6–3: Find a way to offset the caribou habitat lost to the road by providing new or improved caribou habitats, equal in area to the length of the road plus 2.5 kilometres of “buffer” on either side of it. 

Conway warns the minister that implementing the above measures to protect caribou may significantly delay the opening of the road, not least because the territorial government must work with other parties to get them done.

He also expresses concern about the 2.5-kilometre buffer used to calculate the amount of habitat offset required, saying the figure is “non-industry standard.” The GNWT had initially suggested 500 meters on either side of the road instead.

Conway says the 2.5 km figure means trying to offset a far greater area of land on behalf of caribou.

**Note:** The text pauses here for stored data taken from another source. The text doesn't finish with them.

### src/hdl/spd_pkg.sv
// Shared constants and types for the snowpack density update pipeline
package spd_pkg;

  // fixed-point formats
  localparam int FRAC_BITS = 16;
  localparam int WORK_BITS = 30;

  // field widths
  localparam int DENS_W = 26;
  localparam int WE_W   = 32;
  localparam int RIN_W  = 24;
  localparam int TEMP_W = 17;
  localparam int COEF_W = 16;

  // exponential unit: Taylor terms, squarings, latency
  localparam int TERMS   = 12;
  localparam int SQUARES = 5;
  localparam int EXP_LAT = 1 + 3 * TERMS + 2 + SQUARES + 1;
  localparam int EXP_X_W = 25;
  localparam int EXP_E_W = FRAC_BITS + 1;

  // mass-weighted division
  localparam int SUM_W = WE_W + 1;
  localparam int NUM_W = 60;
  localparam int QUO_W = 27;

  // 273.15 K in Q9.8
  localparam logic [TEMP_W-1:0] KELVIN_Q8 = 17'd69926;

  // configuration register map
  typedef enum logic [1:0] {
    REG_FRESH = 2'd0,
    REG_MAX   = 2'd1,
    REG_SENS  = 2'd2,
    REG_BASE  = 2'd3
  } reg_idx_t;

  typedef struct packed {
    logic             valid;
    logic [NUM_W-1:0] num;
    logic [SUM_W-1:0] den;
  } div_in_t;

  typedef struct packed {
    logic             valid;
    logic [QUO_W-1:0] quo;
    logic [SUM_W-1:0] den;
  } div_out_t;

endpackage

### src/hdl/spd_div.sv
// Pipelined restoring divider, one quotient bit per stage
module spd_div import spd_pkg::*; (
  input  logic     clk,
  input  logic     rst_n,
  input  logic     adv,
  input  div_in_t  din,
  output div_out_t dout
);

  typedef struct packed {
    logic             valid;
    logic [SUM_W-1:0] rem;
    logic [NUM_W-1:0] num;
    logic [QUO_W-1:0] quo;
    logic [SUM_W-1:0] den;
  } dst_t;

  dst_t st_r [QUO_W];

  for (genvar i = 0; i < QUO_W; i++) begin : g_bit
    localparam int B = QUO_W - 1 - i;
    dst_t         prv, nxt;
    logic [SUM_W:0] t;
    logic           ge;

    // quotient fits QUO_W bits, so the top numerator bits start below den
    if (i == 0) begin : g_first
      always_comb begin
        prv       = '0;
        prv.valid = din.valid;
        prv.rem   = din.num[NUM_W-1:QUO_W];
        prv.num   = din.num;
        prv.den   = din.den;
      end
    end else begin : g_next
      assign prv = st_r[i-1];
    end

    // shift in one numerator bit, subtract when it fits
    always_comb begin
      nxt      = prv;
      t        = {prv.rem, prv.num[B]};
      ge       = t >= {1'b0, prv.den};
      nxt.rem  = ge ? SUM_W'(t - {1'b0, prv.den}) : t[SUM_W-1:0];
      nxt.quo[B] = ge;
    end

    always_ff @(posedge clk) begin
      if (!rst_n) begin
        st_r[i].valid <= 1'b0;
      end else if (adv) begin
        st_r[i] <= nxt;
      end
    end
  end

  assign dout.valid = st_r[QUO_W-1].valid;
  assign dout.quo   = st_r[QUO_W-1].quo;
  assign dout.den   = st_r[QUO_W-1].den;

endmodule

### config.mk
export PLATFORM = sky130hd
export DESIGN_NAME = spd_div
export DESIGN_NICKNAME = d
export VERILOG_FILES = /design/src/hdl/spd_pkg.sv /design/src/hdl/spd_div.sv
export SDC_FILE = /design/constraint.sdc
export NUM_CORES = 2
export LEC_CHECK = 0
export CAP_MARGIN = 20
export CORE_ASPECT_RATIO = 0.7
export CORE_MARGIN = 2
export CORE_UTILIZATION = 40
export DETAILED_ROUTE_END_ITERATION = 12
export DONT_BUFFER_PORTS = 1
export PLACE_DENSITY = 0.51
export SLEW_MARGIN = 5
export SYNTH_ARGS = -nofsm -noshare
export SYNTH_HDL_FRONTEND = slang
export SYNTH_MEMORY_MAX_BITS = 65536
export SYNTH_SLANG_ARGS = --single-unit
### constraint.sdc
create_clock -name clk -period 183.6 [get_ports clk]
set_clock_uncertainty 0.1 [all_clocks]
set_input_delay 36.72 -clock clk [delete_from_list [all_inputs] [get_ports clk]]
set_output_delay 36.72 -clock clk [all_outputs]
set_load 0.03 [all_outputs]
==> results.cfg <==
[synth]
ys_seq_elements = 2505
ys.flop_type = edfxtp_1
ys_async_sr_fraction = 0
yosys.area.top_type = edfxtp_1
synth_edf_count = 2504
syn-cell-area_sq_mm = 0.130
synth_top_area_frac = 0.577
ys_top_cells_by_area = edfxtp_1, ha_1, a21oi_1
syn_avg_cell_area_sq_um = 11.8
syn_inst = 11000
synth.distinct_cells = 92
synthesis.nets = 12000
ys_seq_area_frac = 0.577
yosys_warnings = 0

[setup_path]
slowest_delay_ps = 830
worstPathMaxFanout = 141
crit-reg2reg-launch = st_r[0][1386]$_DFFE_PP_
critPathRequiredTime_ps = 183940
worstPathBufferInverterCount = 7
cp_data_arrival_time_ps = 42920
cp-end-kind = register
critPathTopFamily = buffers and inverters
crit_chain = and2_4 > buf_4 > buf_4 > buf_12 > buf_4 > buf_4 > buf_4 > buf_4
start_kind = input port
cp_slowest_cell = buf_4
path_common_cell = buf_4
setup.worst_path.start = rst_n
critPathKind = in -> reg

[global_routing]
gr-total-overflow = 0
antenna_found_initial = 22
grt_pass1_wl_um = 521000
grt_max_degree = 172
grt_pass1_vias = 79600
grt.total_usage = 0.207

[clock_tree]
post-cts-setup-buffers = 0
cts_tree = built
clk_pin_slew_ps = 60
clock_sinks = 2505
postCtsHoldBufs = 0
htree_levels = 5
cts-root-buf = clkbuf_16
clkLatencyLatePin_ps = 870
cts_buffers = 277
clockBufferDepth = 4
cts-resized-gates = 0

[pwr]
p_seq_frac = 0.455
ir_drop_mv = 0.00749
p_sw_mw = 0.440
comb_power_share = 0.187
power_density_mw_per_mm2 = 10.8
p_int_mw = 1.12
pwr-share-clk = 0.357
p_sw_frac = 0.282
p_leak_nw = 56.9

[job]
drv_cap = 0

[layout]
instances_no_fill = 15700
final_nets = 12200
final_cell_mix = edfxtp_1, inv_1, a21oi_1, ha_1, nand2_1
final_common_cell = edfxtp_1
synthToLayoutAreaGrowth_pct = 10.8
post-route-cell-area_sq_mm = 0.145
largest_register_ffs = 2505
largestRegisters = st_r (2505)
final_layout_size_suffix_gt1_frac = 0.0666
regMostFlops = st_r

[detailed_routing]
drt_pass1_iterations = 6
post_drt_wl_per_cell_um = 22.4
drc = 0
vias = 85900
initialDrtViolationCount = 9923
wirelength_um = 352000
ant_nets = 0
vias_per_cell = 5.48

[timing]
worst_pin_slew_ps = 1310
rsz0062_at_grt = no
slew_headroom = 0.117
hold_violations = 0
setup_viol = 0
fin_crit_sh = 0.232
finalCriticalPeriod_ps = 42580
max_freq_mhz = 23.5
finalMaxSlewViolations = 0
setup_tns_ps = 0

[die]
rows = 175
die_h_um = 482
coreArea_sq_mm = 0.325
pin_count = 158
fp.dieW_um = 686
start_util = 0.402
die_area_sq_mm = 0.331

[placed_design]
placedCellCount = 15200
post_dp_cell_area_sq_mm = 0.136
gp_congestion = 0.906
dpl.hpwl_um = 267000
numPortBuffers = 0

[worst_hold_path]
worstHoldPathType = reg -> reg
hp-start = st_r[0][681]$_DFFE_PP_

[status]
outcome = finished, final reports clean
Yosys cell counts, types with 13 or more instances:
cell type  instances
nor2_1           606
mux2i_1           17
nand4_1          136
a21o_1           476
o21ai_1           13
o22ai_1           13
a2111oi_0         21
o21a_1            95
a221oi_1          13
a21boi_0          27
and2_1            42
o211ai_1          47
nor3_1           127
edfxtp_1        2504
inv_1           1112
o41ai_1           14
buf_2             22
or2_2             24
or3_1             36
xnor2_1          408
and4_1            19
a31oi_1          101
o21ai_0          744
mux2_1            25
fa_1              26
nand3b_1          13
a311oi_1          14
clkbuf_1         211
a211oi_1          62
mux2_2           177
ha_1             891
nand3_1          153
nor2b_1          106
a31o_2            17
o31ai_1           53
nand2b_1         116
mux2_4            25
nand2_1          792
a21oi_1          916
nor4_1            39
a211o_1           31
xor2_1           333
o21bai_1         129
and3_1            90
nor3b_1           14
power groups by stage:
stage	sequential [mW]	combinational (mW)	clock [mW]
3_5_place_dp	0.722	0.286	0
4_1_cts	0.710	0.288	0.576
2_1_floorplan	0.769	0.212	0
6_report	0.711	0.293	0.557
5_1_grt	0.714	0.323	0.596
3_3_place_gp	0.722	0.283	0
cell type report:
class	count	area (sq um)
fill	29500	180000
inverter	1113	4180
clock buffer	326	7220
antenna	5	12.5
tap	4336	5430
clock inverter	159	1670
sequential	2505	75200
timing repair buffer	75	619
multi-input combinational	7166	50200
cells by family (layout without fill, tap and decap cells):
kind of cell    after synthesis  after routing  synth area share
buf+inv                    1362           1673            0.0398
flops                      2505           2505             0.577
compound gates             2922           2922             0.139
other cells                   0              5                 0
simple gates               2342           2342            0.0840
xor+xnor                    741            741            0.0498
mux                         244            244            0.0216
fa+ha+maj                   917            917            0.0895
through the flow:
stage / total power [mW] / hold WS [ps] / worst slack (ps) / util
floorplan: 0.981 / 300 / 87600 / -
CTS: 1.57 / 294 / 141020 / 0.445
detailed placement: 1.01 / 305 / 140080 / 0.418
finish: 1.56 / 300 / 141020 / 0.445
global route: 1.63 / 310 / 140500 / 0.445
global placement: 1.01 / 300 / 140240 / 0.417
worst reg2reg max path, stage by stage, from the launching register on:
cell and delay [ps]:
edfxtp_1 910, ha_1 610, inv_1 120, fa_1 430
a21oi_1 190, o21ai_0 190, a31o_2 320, a21o_1 250
o211ai_1 440, o21ai_0 280, buf_4 230, a31o_2 290
a21boi_4 230, buf_4 560, mux2_2 680
routing by layer:
metal  track usage  share of wire  up-vias
met4        0.0363          0.016        6
met2         0.246           0.34     2858
li1              -              -    40700
met5             0       0.000097        -
met3        0.0437          0.083      397
met1         0.367           0.56    42000
worst paths after layout:
path                                                 to  slack, ps  cells after the start
worst max-delay path             st_r[0][379]$_DFFE_PP_     141020                      8
worst min-delay path             st_r[0][835]$_DFFE_PP_        300                      0
worst max register to register  st_r[0][1661]$_DFFE_PP_     177410                     14
worst min register to register   st_r[0][835]$_DFFE_PP_        300                      0
Note: power is estimated with default switching activity, not from simulation.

That, he writes, “could result in costs greatly exceeding those that were estimated for the project, and may therefore render the project unaffordable.”

‘Fill the void’

On the same day, senior officials at the territorial lands office and CanNor received a letter from the North Slave Métis Alliance decrying a lack of funding to adequately participate in the road’s environmental assessment.

The alliance’s letter requests money to employ more staff, in part to review whether there will be a significant adverse impact on caribou – “notably in relation to NSMA members’ Aboriginal right to hunt them.”

The NSMA’s letter also questions why the territorial government as a whole formed the project’s proponent, rather than just one department, saying this created a “lack of transparency.”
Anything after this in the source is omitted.